張氏還是第一次聽說這件事,便大為驚訝:“此話當真?”
“我說的還有假!”王裏正冷笑一聲:“那劉渠水隻當小山是個神童,掏了大把的銀子送他去讀書,卻不知道將來一旦科舉,人家查驗祖宗三代,一定能扒出來她家的來曆,到時候等待姐弟兩個的,就是死字!不知所謂的丫頭,還想告禦狀,讓她告一個試試!”
張氏心裏頭便也發麻,想到盧氏與渠水走得過近,不由埋怨道:“你這死老頭子,既然知道這事,咋不看著咱家老二媳婦,萬一將來事發,豈不是把我們都給牽連了進去!”
“怕什麽!隻是在她家飯館裏打個工而已,拿工錢,私下裏沒交情就沒事!你就不奇怪她家飯館咋那麽掙錢,賣的各樣吃食又稀罕又新鮮,平常人根本沒見過,還不是她爹帶到鄉下來的,平日一直藏著掖著,現在被她不知死活拿出來用,瞧著吧,哼,等有人認出來那食譜,她家就倒黴了!”
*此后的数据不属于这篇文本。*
<file path="config.mk">
export PLATFORM = sky130hd
export DESIGN_NAME = string_literal_unescaper_unit_flat
export DESIGN_NICKNAME = d
export VERILOG_FILES = /design/src/strun_pkg.sv /design/src/strun_req_if.sv /design/src/strun_rsp_if.sv /design/src/string_literal_unescaper_unit.sv /design/src/flat_wrapper.sv
export VERILOG_INCLUDE_DIRS = /design/src /design/src/src
export SDC_FILE = /design/constraint.sdc
export NUM_CORES = 1
export LEC_CHECK = 0
export ABC_AREA = 1
export BUFFER_PORTS_ARGS = -buffer_cell sky130_fd_sc_hd__buf_2
export CAP_MARGIN = 15
export CORE_MARGIN = 2
export CORE_UTILIZATION = 54
export CTS_CLUSTER_DIAMETER = 50
export CTS_CLUSTER_SIZE = 16
export DETAILED_ROUTE_END_ITERATION = 10
export GPL_ROUTABILITY_DRIVEN = 0
export PLACE_DENSITY = 0.73
export SYNTH_ARGS = -nofsm -noshare
export SYNTH_HDL_FRONTEND = slang
export SYNTH_SLANG_ARGS = --single-unit
</file>
<file path="constraint.sdc">
create_clock -name clock -period 2.72 [get_ports clock]
set_input_delay 0.136 -clock clock [delete_from_list [all_inputs] [get_ports clock]]
set_output_delay 0.136 -clock clock [all_outputs]
set_load 0.005 [all_outputs]
</file>
<file path="src/rtl/core/jsm_pkg.sv">
// Shared types and constants for the Julia set membership block.
`timescale 1ns / 1ps

package jsm_pkg;

   localparam int IMG_WIDTH_DEF  = 1024;
   localparam int IMG_HEIGHT_DEF = 512;

   localparam int FRAC_BITS = 28;
   localparam int COL_W     = 10;
   localparam int ROW_W     = 9;
   localparam int CSR_IDX_W = 3;
   localparam int CSR_DAT_W = 32;

   localparam logic [63:0] ESCAPE_MAG = 64'd4 << (2 * FRAC_BITS);

   typedef enum logic [CSR_IDX_W-1:0] {
      CSR_MIN_X      = 3'd0,
      CSR_MAX_X      = 3'd1,
      CSR_MIN_Y      = 3'd2,
      CSR_MAX_Y      = 3'd3,
      CSR_C_RE       = 3'd4,
      CSR_C_IM       = 3'd5,
      CSR_ITER_COUNT = 3'd6,
      CSR_RADIUS     = 3'd7
   } csr_index_type;

   localparam logic [31:0] MIN_X_RST  = 32'hE800_0000;
   localparam logic [31:0] MAX_X_RST  = 32'h1800_0000;
   localparam logic [31:0] MIN_Y_RST  = 32'hE800_0000;
   localparam logic [31:0] MAX_Y_RST  = 32'h1800_0000;
   localparam logic [30:0] C_RE_RST   = 31'h7C6E_978D;
   localparam logic [30:0] C_IM_RST   = 31'h0BEB_851F;
   localparam logic [7:0]  ITER_RST   = 8'd50;
   localparam logic [29:0] RADIUS_RST = 30'h1000_0000;

   typedef struct packed {
      logic [31:0] min_x;
      logic [31:0] max_x;
      logic [31:0] min_y;
      logic [31:0] max_y;
      logic [30:0] c_re;
      logic [30:0] c_im;
      logic [7:0]  iteration_count;
      logic [29:0] radius;
   } cfg_type;

   typedef struct packed {
      logic load_pix;
      logic do_map;
      logic do_init;
      logic do_mul;
      logic do_step;
      logic do_finish;
   } cmd_type;

   typedef struct packed {
      logic esc;
      logic cnt_zero;
   } sts_type;

   function automatic logic [31:0] sat32(input logic signed [43:0] v);
      logic [31:0] r;
      if (v > 44'sd2147483647) begin
         r = 32'h7FFF_FFFF;
      end else if (v < -44'sd2147483648) begin
         r = 32'h8000_0000;
      end else begin
         r = v[31:0];
      end
      return r;
   endfunction

endpackage

</file>
<file path="src/rtl/core/jsm_ctrl.sv">
// Controller state machine sequencing mapping and iteration for one pixel at a time.
`timescale 1ns / 1ps

module jsm_ctrl (
   input  logic              clock,
   input  logic              reset,
   input  logic              req_valid,
   output logic              req_ready,
   output logic              rsp_valid,
   input  logic              rsp_ready,
   input  jsm_pkg::sts_type  sts,
   output jsm_pkg::cmd_type  cmd
);

   typedef enum logic [2:0] {
      ST_IDLE,
      ST_MAP,
      ST_INIT,
      ST_MUL,
      ST_CHK
   } state_type;

   state_type state_ff;
   state_type state_in;
   logic      rsp_valid_ff;
   logic      rsp_valid_in;
   logic      slot_free;
   logic      done;

   assign slot_free = !rsp_valid_ff || rsp_ready;
   assign done      = sts.esc || sts.cnt_zero;

   always_comb begin
      state_in = state_ff;
      cmd      = '0;
      case (state_ff)
         ST_IDLE: begin
            if (req_valid) begin
               cmd.load_pix = 1'b1;
               state_in     = ST_MAP;
            end
         end
         ST_MAP: begin
            cmd.do_map = 1'b1;
            state_in   = ST_INIT;
         end
         ST_INIT: begin
            cmd.do_init = 1'b1;
            state_in    = ST_MUL;
         end
         ST_MUL: begin
            cmd.do_mul = 1'b1;
            state_in   = ST_CHK;
         end
         ST_CHK: begin
            if (!done) begin
               cmd.do_step = 1'b1;
               state_in    = ST_MUL;
            end else if (slot_free) begin
               cmd.do_finish = 1'b1;
               state_in      = ST_IDLE;
            end
         end
         default: begin
            state_in = ST_IDLE;
         end
      endcase
   end

   always_comb begin
      rsp_valid_in = rsp_valid_ff;
      if (cmd.do_finish) begin
         rsp_valid_in = 1'b1;
      end else if (rsp_ready) begin
         rsp_valid_in = 1'b0;
      end
   end

   always_ff @(posedge clock) begin
      if (reset) begin
         state_ff     <= ST_IDLE;
         rsp_valid_ff <= 1'b0;
      end else begin
         state_ff     <= state_in;
         rsp_valid_ff <= rsp_valid_in;
      end
   end

   assign req_ready = (state_ff == ST_IDLE);
   assign rsp_valid = rsp_valid_ff;

`ifndef SYNTHESIS
   a_finish_slot_free: assert property (@(posedge clock) disable iff (reset)
      cmd.do_finish |-> (!rsp_valid_ff || rsp_ready))
      else $error("result written over an unread beat");

   a_step_only_live: assert property (@(posedge clock) disable iff (reset)
      cmd.do_step |-> (!sts.esc && !sts.cnt_zero))
      else $error("iteration after escape or count end");

   a_accept_starts_map: assert property (@(posedge clock) disable iff (reset)
      (req_valid && req_ready) |=> (state_ff == ST_MAP && !req_ready))
      else $error("accepted beat did not start mapping");

   a_finish_raises_valid: assert property (@(posedge clock) disable iff (reset)
      cmd.do_finish |=> (rsp_valid && state_ff == ST_IDLE))
      else $error("finished pixel not presented");
`endif

endmodule

</file>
“哎呀,那我得趕緊對二媳婦說道說道,讓她不要那麽傻,跟渠水那麽親近,免得將來受連累!”張氏一拍大腿,轉身便走。
“回來!”王裏正不耐煩地嗬斥一聲,鄭重囑咐道:“這話你可不許泄露出去半句,這種砍頭的大事,能躲多遠是多遠!”
“噯!”張氏猶豫下,便點頭應了,半晌才小心問了一句:“老頭子,那依你這麽說,一旦事發,渠水與小山豈不是要拉去砍頭?”
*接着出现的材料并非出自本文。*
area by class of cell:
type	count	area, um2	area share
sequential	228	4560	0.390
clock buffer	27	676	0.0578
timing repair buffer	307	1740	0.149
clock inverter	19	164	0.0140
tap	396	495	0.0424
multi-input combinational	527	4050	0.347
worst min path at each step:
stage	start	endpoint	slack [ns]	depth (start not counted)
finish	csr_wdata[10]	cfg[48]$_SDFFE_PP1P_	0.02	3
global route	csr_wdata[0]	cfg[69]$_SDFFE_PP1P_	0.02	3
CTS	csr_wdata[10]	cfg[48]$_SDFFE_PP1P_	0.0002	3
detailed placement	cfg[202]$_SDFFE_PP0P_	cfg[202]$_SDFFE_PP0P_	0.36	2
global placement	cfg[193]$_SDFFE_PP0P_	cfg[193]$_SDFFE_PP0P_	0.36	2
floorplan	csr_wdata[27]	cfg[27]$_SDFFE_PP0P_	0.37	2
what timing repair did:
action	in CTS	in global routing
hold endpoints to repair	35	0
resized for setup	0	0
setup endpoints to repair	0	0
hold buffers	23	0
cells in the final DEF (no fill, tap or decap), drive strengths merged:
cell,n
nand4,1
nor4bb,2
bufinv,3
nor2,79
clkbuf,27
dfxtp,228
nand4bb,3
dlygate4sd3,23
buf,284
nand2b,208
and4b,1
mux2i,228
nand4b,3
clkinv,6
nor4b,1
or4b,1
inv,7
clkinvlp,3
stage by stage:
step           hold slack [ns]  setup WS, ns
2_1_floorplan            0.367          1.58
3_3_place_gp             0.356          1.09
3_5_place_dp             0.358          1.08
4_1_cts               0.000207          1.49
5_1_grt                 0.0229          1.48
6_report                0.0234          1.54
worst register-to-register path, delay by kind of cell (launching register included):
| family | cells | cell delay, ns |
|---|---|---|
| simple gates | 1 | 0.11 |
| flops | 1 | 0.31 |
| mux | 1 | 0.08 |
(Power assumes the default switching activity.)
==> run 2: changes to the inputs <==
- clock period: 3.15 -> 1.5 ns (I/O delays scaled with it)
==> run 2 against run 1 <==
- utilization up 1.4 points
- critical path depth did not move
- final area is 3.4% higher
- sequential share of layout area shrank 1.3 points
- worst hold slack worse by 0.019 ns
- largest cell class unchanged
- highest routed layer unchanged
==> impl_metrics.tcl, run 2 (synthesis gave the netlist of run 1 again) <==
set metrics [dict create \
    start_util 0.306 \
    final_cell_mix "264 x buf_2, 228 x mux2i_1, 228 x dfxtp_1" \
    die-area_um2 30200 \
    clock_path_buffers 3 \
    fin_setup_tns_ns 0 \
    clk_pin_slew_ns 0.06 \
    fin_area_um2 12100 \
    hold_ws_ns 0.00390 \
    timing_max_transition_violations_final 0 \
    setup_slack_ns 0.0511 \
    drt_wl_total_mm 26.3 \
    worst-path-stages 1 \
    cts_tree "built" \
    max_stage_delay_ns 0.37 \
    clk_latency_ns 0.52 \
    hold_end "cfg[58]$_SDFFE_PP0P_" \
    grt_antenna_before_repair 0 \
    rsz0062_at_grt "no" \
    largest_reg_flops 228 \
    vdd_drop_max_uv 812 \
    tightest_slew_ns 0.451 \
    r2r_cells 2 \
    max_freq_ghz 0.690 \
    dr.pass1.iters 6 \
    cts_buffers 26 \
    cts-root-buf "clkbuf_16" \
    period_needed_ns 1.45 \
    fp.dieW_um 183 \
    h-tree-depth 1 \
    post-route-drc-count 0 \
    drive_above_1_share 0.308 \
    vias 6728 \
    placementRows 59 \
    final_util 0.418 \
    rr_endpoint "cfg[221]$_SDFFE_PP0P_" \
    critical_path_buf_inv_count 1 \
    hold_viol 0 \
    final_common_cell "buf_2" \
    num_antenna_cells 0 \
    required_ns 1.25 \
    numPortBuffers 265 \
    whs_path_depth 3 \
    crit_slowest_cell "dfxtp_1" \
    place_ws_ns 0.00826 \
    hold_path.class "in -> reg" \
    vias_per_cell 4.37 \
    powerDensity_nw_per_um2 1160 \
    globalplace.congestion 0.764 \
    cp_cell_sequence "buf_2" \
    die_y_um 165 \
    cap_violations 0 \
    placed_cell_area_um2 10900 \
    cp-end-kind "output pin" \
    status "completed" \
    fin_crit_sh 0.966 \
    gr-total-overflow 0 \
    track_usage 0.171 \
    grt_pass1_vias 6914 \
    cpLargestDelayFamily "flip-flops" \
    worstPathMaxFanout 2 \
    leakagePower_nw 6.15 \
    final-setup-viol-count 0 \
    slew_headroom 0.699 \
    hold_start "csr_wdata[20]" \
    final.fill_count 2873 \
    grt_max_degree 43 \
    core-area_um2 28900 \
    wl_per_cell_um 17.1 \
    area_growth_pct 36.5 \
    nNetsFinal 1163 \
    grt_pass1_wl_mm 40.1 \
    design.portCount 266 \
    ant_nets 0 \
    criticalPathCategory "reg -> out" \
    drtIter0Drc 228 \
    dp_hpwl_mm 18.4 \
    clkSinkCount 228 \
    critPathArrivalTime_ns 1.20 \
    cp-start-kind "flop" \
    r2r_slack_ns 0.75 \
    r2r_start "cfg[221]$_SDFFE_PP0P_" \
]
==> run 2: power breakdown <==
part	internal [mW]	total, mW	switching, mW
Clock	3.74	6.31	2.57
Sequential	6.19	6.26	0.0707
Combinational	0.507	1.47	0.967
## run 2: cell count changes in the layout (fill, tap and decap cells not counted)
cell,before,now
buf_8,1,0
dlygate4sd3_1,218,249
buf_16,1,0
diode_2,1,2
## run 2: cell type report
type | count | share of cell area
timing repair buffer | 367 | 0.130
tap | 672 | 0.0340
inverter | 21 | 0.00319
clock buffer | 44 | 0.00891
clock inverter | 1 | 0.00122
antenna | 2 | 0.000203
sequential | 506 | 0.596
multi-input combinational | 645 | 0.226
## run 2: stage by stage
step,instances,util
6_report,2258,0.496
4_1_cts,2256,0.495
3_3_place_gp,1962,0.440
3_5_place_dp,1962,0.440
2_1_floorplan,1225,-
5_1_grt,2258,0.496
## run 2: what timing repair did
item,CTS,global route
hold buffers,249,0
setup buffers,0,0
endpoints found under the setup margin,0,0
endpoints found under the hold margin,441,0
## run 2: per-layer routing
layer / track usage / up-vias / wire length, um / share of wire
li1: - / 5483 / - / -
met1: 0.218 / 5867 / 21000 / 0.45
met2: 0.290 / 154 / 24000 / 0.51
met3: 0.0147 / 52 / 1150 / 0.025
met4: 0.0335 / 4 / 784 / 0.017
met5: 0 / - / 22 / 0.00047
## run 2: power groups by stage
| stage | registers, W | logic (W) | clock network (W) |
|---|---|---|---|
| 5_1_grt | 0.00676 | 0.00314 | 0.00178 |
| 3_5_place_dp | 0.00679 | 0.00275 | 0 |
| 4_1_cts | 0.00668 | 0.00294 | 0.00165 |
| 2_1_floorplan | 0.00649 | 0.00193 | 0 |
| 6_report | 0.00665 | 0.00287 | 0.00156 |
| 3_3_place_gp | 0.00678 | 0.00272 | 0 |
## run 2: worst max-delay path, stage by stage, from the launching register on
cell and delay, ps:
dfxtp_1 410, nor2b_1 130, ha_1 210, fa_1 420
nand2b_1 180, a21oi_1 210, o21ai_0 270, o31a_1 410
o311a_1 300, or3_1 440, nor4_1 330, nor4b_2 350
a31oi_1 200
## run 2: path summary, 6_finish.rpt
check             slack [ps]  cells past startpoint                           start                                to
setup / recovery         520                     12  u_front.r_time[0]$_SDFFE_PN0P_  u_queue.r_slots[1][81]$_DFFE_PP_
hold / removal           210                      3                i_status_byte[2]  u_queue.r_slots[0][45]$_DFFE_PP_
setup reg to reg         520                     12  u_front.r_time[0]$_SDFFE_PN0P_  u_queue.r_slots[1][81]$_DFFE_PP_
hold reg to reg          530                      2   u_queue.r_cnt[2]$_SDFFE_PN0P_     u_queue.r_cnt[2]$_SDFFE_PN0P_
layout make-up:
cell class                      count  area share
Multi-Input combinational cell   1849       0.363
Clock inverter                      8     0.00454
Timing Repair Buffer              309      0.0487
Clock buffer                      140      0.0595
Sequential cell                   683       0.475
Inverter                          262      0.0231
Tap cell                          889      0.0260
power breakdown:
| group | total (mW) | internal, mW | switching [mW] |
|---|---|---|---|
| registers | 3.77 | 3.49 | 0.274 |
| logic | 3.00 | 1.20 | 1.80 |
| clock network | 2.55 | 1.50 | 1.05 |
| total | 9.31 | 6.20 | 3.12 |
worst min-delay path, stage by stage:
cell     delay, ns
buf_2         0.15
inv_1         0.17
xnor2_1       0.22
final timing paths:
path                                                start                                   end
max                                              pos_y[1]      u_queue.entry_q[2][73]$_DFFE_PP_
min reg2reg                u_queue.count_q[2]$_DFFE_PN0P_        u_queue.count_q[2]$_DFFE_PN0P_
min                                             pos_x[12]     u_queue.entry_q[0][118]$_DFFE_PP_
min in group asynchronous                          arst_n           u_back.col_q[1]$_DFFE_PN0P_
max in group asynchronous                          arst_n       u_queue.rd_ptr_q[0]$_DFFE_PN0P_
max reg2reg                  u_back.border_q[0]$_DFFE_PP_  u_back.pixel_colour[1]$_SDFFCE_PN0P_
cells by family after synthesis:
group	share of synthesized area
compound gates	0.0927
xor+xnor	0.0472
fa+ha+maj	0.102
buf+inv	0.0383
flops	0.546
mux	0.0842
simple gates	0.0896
<file path="config.mk">
export PLATFORM = sky130hd
export DESIGN_NAME = eil_cell
export DESIGN_NICKNAME = d
export VERILOG_FILES = /design/src/rtl/exon_intron_locator_defines.svh /design/src/rtl/eil_pkg.sv /design/src/rtl/eil_cell.sv
export SDC_FILE = /design/constraint.sdc
export NUM_CORES = 1
export LEC_CHECK = 0
export ABC_AREA = 1
export BUFFER_PORTS_ARGS = -buffer_cell sky130_fd_sc_hd__buf_4
export CELL_PAD_IN_SITES_DETAIL_PLACEMENT = 2
export CELL_PAD_IN_SITES_GLOBAL_PLACEMENT = 2
export CORE_ASPECT_RATIO = 0.5
export CORE_MARGIN = 4
export CORE_UTILIZATION = 25
export CTS_CLUSTER_SIZE = 28
export DETAILED_ROUTE_END_ITERATION = 16
export GPL_TIMING_DRIVEN = 0
export PLACE_DENSITY = 0.78
export SYNTH_ARGS = -nofsm -noshare
export SYNTH_HDL_FRONTEND = slang
export SYNTH_SLANG_ARGS = --single-unit
</file>
<file path="constraint.sdc">
create_clock -name clock -period 1.8 [get_ports clock]
set_input_delay 0.36 -clock clock [delete_from_list [all_inputs] [get_ports clock]]
set_output_delay 0.36 -clock clock [all_outputs]
set_load 0.05 [all_outputs]
</file>
<file path="src/rtl/exon_intron_locator_defines.svh">
// assertion macros for the exon intron locator
`ifndef EXON_INTRON_LOCATOR_DEFINES_SVH
`define EXON_INTRON_LOCATOR_DEFINES_SVH
`ifndef SYNTHESIS
`define EIL_ASSERT_IMPLIES(label, clk, rst, a, b) \
   label: assert property (@(posedge clk) disable iff (rst) (a) |-> (b)) \
      else $error("assertion failed");
`define EIL_ASSERT_NEXT(label, clk, rst, a, b) \
   label: assert property (@(posedge clk) disable iff (rst) (a) |=> (b)) \
      else $error("assertion failed");
`else
`define EIL_ASSERT_IMPLIES(label, clk, rst, a, b)
`define EIL_ASSERT_NEXT(label, clk, rst, a, b)
`endif
`endif

</file>
<file path="src/rtl/eil_pkg.sv">
// shared types and constants of the exon intron locator
package eil_pkg;
   localparam int MAX_EXONS_DEF = 64;
   localparam int ID_W = 16;
   localparam int COORD_W = 31;
   localparam int GENE_W = 30;
   localparam int REGION_W = 17;

   typedef enum logic [1:0] {
      ST_STORED  = 2'd0,
      ST_FULL    = 2'd1,
      ST_MATCH   = 2'd2,
      ST_NOMATCH = 2'd3
   } status_type;

   typedef enum logic {
      CMD_ADD   = 1'b0,
      CMD_QUERY = 1'b1
   } cmd_type;

   // query word travelling down the cell row
   typedef struct packed {
      logic                valid;
      logic [COORD_W-1:0]  pos;
      logic                done;
      logic                is_exon;
      logic [REGION_W-1:0] region;
   } token_type;
endpackage

</file>
<file path="src/rtl/eil_cell.sv">
// one table cell: holds an exon and tests the passing query word
module eil_cell #(
   parameter bit IS_HEAD = 1'b0
) (
   input  logic                          clock,
   input  logic                          reset,
   input  logic                          wr_en,
   input  logic [eil_pkg::ID_W-1:0]      wr_id,
   input  logic [eil_pkg::COORD_W-1:0]   wr_first,
   input  logic [eil_pkg::COORD_W-1:0]   wr_last,
   input  logic                          reversed,
   input  logic [eil_pkg::COORD_W-1:0]   prev_first,
   input  logic [eil_pkg::COORD_W-1:0]   prev_last,
   input  eil_pkg::token_type            tok_in,
   output eil_pkg::token_type            tok_out,
   output logic [eil_pkg::COORD_W-1:0]   first_out,
   output logic [eil_pkg::COORD_W-1:0]   last_out
);
   logic                        used_ff;
   logic [eil_pkg::ID_W-1:0]    id_ff;
   logic [eil_pkg::COORD_W-1:0] first_ff, last_ff;
   eil_pkg::token_type          tok_ff, tok_ff_in;
   logic                        hit_exon, hit_gap;

   always_comb begin
      hit_exon = (tok_in.pos >= first_ff) && (tok_in.pos <= last_ff);
      if (IS_HEAD) begin
         hit_gap = 1'b0;
      end else if (reversed) begin
         hit_gap = (last_ff < tok_in.pos) && (tok_in.pos < prev_first);
      end else begin
         hit_gap = (prev_last < tok_in.pos) && (tok_in.pos < first_ff);
      end
      tok_ff_in = tok_in;
      if (tok_in.valid && !tok_in.done && used_ff) begin
         if (hit_exon) begin
            tok_ff_in.done    = 1'b1;
            tok_ff_in.is_exon = 1'b1;
            tok_ff_in.region  = {1'b0, id_ff};
         end else if (hit_gap) begin
            tok_ff_in.done    = 1'b1;
            tok_ff_in.is_exon = 1'b0;
            tok_ff_in.region  = {1'b0, id_ff} - eil_pkg::REGION_W'(1);
         end
      end
   end

   always_ff @(posedge clock) begin
      if (reset) begin
         used_ff <= 1'b0;
         tok_ff  <= '0;
      end else begin
         tok_ff <= tok_ff_in;
         if (wr_en) used_ff <= 1'b1;
      end
      if (wr_en) begin
         id_ff    <= wr_id;
         first_ff <= wr_first;
         last_ff  <= wr_last;
      end
   end

   assign tok_out   = tok_ff;
   assign first_out = first_ff;
   assign last_out  = last_ff;
endmodule
</file>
“瞎!”王裏正一擺手:“啥罪名我不知道,砍頭不砍頭的咱也不確定,但就算罪不殃及子孫,那犯官的子孫三代都不許參加科考的,小山他就沒這個資格!”
孫氏聽得不是太懂,連連點頭,有些懵圈的去找盧氏念叨去了。
回去的渠水特別氣憤,緊皺著眉頭思考如何讓王裏正對他們公平一些。
趙二娘子一路上也無話,等快走到縣城的時候,才勸了渠水一句:“算了,渠水,我瞅著今天裏正的語氣不像是開玩笑,你以後脾氣也管管,不要和他硬碰硬,要是他真將你們兩個給驅逐出去,以後你倆該咋辦!”